Он мог запросто повысить голос и активно этим пользовался, чтобы сквозь шум сирены донести свою мысль до собеседника, но громкость собственной мысли он повысить не мог. Ему было сложно думать, а те мысли, которые обладали достаточной громкостью, подсказывали ему, что он должен взять инструменты и начать систематически скрывать по всему кораблю облицовочные панели, чтобы затем вырвать вместе с мясом все динамики системы оповещения. Он хотел тишины.
И тут произошло волшебство.
Ленар не верил в волшебство. Не верил в магию, в телепатию и в джинов из бутылки, но вопреки этому здравому материализму на какую-то долю секунды ему показалось, что кто-то прочел его мысли и исполнил его желание.
Сирена замолчала.
Он, наверное, должен был хоть немного этому обрадоваться, но лишь впал в растерянность. Вильма испуганно вскочила со своего кресла. Она разделяла его растерянность. Это была не нормальная тишина. Нормальная тишина могла наступить только с приказа капитана, а все то, что происходило на этом корабле за последние полчаса, было вопреки его воле. Он еще никогда не чувствовал себя настолько беспомощным, и даже желанная тишина была отравлена привкусом ускользнувшего сквозь пальцы контроля.
– Ленар! – всколыхнул интерком успокоившийся воздух.
– Да, Эмиль, – бросился Ленар к одному из немногих приборов, которые были ему подвластны. – Есть хорошие новости?
– В общем, как и предполагалось, блок первичного охлаждения исправен и продолжает охлаждать энергосистему, – вместе с голосом Эмиля динамик плевался помехами, похожими на возню с того конца линии. – Ради того, чтобы в этом убедиться, нам пришлось разобрать половину блока.
– Так быстро?
– Ну, мы тут работали в десять рук, и мотивация была будь здоров.

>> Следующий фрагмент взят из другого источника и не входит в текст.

==> config.mk <==
export PLATFORM = sky130hd
export DESIGN_NAME = tick_gen
export DESIGN_NICKNAME = d
export VERILOG_FILES = /design/src/spindle_pkg.sv /design/src/tick_gen.sv
export SDC_FILE = /design/constraint.sdc
export NUM_CORES = 1
export LEC_CHECK = 0
export BUFFER_PORTS_ARGS = -buffer_cell sky130_fd_sc_hd__buf_2
export CORE_UTILIZATION = 50
export CTS_CLUSTER_DIAMETER = 60
export DETAILED_ROUTE_END_ITERATION = 16
export PLACE_DENSITY = 0.82
export SYNTH_ARGS = -nofsm -noshare
export SYNTH_HDL_FRONTEND = slang
export SYNTH_SLANG_ARGS = --single-unit
==> constraint.sdc <==
create_clock -name ep50trig -period 1.9 [get_ports ep50trig]
set_input_delay 0.19 -clock ep50trig [delete_from_list [all_inputs] [get_ports ep50trig]]
set_output_delay 0.19 -clock ep50trig [all_outputs]
set_load 0.01 [all_outputs]
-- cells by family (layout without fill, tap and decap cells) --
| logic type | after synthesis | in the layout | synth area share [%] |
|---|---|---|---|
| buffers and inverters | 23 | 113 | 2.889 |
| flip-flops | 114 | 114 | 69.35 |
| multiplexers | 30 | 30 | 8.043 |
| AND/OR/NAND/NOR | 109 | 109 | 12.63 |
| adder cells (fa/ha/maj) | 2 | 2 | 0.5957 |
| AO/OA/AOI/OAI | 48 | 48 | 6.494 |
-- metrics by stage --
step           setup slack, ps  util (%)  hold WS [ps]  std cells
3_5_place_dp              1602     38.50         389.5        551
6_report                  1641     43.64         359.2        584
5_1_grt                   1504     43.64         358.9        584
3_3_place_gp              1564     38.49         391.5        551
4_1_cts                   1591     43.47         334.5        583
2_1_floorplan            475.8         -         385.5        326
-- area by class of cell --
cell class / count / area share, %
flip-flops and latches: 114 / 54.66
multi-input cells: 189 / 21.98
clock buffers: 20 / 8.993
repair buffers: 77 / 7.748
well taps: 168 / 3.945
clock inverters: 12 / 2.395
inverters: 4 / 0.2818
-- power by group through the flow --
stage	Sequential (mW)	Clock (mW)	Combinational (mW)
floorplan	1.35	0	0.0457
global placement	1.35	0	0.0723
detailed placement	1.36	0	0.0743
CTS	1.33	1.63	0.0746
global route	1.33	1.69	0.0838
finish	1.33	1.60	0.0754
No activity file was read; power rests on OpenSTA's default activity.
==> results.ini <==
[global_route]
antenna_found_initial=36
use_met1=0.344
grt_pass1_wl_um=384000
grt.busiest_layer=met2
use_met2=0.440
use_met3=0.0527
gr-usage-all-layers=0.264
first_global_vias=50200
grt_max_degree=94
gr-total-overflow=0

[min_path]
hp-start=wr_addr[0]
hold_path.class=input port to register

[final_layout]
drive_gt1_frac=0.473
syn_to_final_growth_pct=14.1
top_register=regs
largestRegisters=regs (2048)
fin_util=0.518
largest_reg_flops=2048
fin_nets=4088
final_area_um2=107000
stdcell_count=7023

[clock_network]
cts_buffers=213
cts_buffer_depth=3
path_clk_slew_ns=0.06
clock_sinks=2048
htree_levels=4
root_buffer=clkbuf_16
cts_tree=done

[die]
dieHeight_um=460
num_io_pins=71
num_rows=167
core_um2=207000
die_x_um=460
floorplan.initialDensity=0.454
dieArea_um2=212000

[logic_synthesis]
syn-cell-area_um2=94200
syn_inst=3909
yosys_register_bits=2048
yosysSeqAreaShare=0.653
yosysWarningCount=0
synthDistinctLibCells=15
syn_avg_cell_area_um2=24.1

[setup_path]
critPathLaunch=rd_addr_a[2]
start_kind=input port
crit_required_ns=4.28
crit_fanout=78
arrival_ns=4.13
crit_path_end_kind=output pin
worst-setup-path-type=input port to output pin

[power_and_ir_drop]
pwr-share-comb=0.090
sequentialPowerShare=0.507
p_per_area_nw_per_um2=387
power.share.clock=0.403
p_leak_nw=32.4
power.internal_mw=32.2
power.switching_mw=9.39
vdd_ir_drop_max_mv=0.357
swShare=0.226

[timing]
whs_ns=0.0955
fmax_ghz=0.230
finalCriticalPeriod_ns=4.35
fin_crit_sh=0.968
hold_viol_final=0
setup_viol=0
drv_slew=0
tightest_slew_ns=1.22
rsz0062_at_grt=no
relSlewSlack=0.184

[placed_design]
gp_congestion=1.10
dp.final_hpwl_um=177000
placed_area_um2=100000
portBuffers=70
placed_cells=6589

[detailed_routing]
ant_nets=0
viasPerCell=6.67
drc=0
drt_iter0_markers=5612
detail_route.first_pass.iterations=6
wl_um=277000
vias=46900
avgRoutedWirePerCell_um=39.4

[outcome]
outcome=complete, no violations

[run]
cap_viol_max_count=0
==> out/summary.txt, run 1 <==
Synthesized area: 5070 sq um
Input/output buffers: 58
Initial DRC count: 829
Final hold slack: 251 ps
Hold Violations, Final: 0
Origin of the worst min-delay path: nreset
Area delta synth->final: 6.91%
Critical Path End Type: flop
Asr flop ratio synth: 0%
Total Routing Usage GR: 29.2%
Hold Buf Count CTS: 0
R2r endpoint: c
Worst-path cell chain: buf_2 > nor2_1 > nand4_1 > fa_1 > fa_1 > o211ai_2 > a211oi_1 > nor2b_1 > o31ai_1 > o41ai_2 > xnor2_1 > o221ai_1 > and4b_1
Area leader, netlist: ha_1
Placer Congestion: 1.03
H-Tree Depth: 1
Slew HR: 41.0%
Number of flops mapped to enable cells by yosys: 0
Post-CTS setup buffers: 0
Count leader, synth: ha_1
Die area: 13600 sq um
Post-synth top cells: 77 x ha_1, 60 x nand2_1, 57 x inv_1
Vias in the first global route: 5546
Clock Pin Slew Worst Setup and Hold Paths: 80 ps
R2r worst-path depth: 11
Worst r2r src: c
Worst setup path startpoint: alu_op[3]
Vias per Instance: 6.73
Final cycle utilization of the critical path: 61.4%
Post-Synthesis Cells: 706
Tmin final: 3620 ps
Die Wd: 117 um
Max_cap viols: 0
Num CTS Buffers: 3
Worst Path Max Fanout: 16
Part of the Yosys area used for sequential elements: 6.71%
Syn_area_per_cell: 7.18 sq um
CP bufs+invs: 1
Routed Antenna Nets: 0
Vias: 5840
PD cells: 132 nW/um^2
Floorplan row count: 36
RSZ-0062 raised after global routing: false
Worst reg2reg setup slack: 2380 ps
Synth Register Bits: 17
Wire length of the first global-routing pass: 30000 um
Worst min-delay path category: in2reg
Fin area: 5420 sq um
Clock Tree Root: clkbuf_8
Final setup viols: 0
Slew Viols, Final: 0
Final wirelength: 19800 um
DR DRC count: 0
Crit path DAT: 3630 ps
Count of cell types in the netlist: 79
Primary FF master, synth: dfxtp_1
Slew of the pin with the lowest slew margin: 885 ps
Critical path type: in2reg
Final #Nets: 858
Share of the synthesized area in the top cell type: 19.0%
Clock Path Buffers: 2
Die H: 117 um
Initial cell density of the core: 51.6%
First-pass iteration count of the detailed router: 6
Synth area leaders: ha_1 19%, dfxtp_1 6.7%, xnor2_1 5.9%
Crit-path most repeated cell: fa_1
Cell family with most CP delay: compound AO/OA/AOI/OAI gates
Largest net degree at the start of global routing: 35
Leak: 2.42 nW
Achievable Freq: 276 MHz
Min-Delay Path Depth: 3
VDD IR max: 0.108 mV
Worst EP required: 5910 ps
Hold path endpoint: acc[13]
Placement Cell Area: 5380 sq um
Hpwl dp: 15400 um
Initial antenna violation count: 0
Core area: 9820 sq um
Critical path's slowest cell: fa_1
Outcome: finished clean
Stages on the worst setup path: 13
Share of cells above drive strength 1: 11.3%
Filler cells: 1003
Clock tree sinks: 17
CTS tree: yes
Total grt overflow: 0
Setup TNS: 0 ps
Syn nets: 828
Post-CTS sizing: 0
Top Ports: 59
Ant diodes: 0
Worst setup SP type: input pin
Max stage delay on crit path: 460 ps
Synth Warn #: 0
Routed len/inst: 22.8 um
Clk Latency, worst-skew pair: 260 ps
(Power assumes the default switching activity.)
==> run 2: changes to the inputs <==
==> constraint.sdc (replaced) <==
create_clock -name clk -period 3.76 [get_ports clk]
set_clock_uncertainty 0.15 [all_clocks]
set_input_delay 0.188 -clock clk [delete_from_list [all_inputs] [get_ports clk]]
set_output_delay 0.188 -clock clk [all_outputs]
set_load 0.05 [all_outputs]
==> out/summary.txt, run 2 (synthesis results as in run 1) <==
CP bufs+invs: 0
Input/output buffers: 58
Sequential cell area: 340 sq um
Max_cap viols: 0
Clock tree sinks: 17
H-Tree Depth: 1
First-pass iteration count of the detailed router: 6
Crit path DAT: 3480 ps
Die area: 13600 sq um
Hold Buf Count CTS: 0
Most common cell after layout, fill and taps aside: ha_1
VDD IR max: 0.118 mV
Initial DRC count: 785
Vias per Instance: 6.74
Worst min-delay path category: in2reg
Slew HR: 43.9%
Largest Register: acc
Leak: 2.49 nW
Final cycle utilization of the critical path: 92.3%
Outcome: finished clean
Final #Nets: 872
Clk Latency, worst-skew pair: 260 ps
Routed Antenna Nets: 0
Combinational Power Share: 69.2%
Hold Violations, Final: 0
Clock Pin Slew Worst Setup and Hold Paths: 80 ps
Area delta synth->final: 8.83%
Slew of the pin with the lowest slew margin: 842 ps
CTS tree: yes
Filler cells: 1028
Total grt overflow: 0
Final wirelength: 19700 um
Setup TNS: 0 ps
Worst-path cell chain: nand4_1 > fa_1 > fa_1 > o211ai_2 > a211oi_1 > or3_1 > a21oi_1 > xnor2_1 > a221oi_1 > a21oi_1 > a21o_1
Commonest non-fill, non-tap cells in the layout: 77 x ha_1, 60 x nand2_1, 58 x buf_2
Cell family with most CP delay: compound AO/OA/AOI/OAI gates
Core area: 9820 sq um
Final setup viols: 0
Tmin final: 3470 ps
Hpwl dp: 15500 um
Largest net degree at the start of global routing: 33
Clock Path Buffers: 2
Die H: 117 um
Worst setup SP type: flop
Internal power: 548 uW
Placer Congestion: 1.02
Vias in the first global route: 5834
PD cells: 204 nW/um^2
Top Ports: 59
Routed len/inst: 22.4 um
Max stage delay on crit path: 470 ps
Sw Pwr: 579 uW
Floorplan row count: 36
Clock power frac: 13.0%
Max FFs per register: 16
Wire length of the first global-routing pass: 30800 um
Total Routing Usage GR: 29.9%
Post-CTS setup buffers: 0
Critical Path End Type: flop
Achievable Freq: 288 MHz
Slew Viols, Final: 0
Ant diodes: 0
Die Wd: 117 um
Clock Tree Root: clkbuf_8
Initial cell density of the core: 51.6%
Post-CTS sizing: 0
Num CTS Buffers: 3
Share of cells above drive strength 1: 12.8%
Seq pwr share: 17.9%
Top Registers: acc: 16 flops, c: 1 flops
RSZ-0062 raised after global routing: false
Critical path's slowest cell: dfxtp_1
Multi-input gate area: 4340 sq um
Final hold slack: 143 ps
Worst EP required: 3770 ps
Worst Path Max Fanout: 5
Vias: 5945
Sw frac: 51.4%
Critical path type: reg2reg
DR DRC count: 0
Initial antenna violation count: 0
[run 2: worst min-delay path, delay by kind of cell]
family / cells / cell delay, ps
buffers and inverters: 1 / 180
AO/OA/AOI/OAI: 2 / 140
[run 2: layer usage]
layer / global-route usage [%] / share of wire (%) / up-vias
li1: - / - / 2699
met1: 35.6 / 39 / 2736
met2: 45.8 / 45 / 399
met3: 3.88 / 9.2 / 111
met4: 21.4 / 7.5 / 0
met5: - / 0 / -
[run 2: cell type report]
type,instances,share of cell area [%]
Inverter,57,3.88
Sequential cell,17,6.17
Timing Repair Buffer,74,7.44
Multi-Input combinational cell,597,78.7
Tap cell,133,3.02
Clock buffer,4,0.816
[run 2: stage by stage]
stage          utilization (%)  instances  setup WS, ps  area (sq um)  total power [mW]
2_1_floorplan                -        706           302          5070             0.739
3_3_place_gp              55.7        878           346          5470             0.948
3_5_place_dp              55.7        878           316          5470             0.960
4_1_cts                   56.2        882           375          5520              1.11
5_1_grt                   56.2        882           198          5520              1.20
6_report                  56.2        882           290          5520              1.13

– Так это не вы отключили сирену?
– Технически ее отключил Густав, – смущенно промолвил Эмиль, с неохотой признавая всю степень участия чужаков. – Блок работал, но это не значит, что с ним было все в полном порядке. Как я и сказал, нам пришлось половину блока разобрать, чтобы получить непосредственный доступ ко всем платам, контроллерам и важным узлам. Я первым делом подумал, что где-то произошло замыкание, или что-то сгорело. Это, конечно, было маловероятно, но Радэк настоял, что мы обязаны были проверить это в первую очередь. И мы проверили, как дураки. Но, еще раз повторюсь, что охлаждение работало, компрессоры качали, хладагент циркулировал, дросселя были под штатным давлением, а в машинном отделении до сих пор никто не сварился заживо. Но мне не давала покоя мысль, что Марвин приготовился сбрасывать нашу воду за борт, а затем Илья меня успокоил, что у нас на прицепе еще триста тысяч тонн воды, и беспокоиться не о чем…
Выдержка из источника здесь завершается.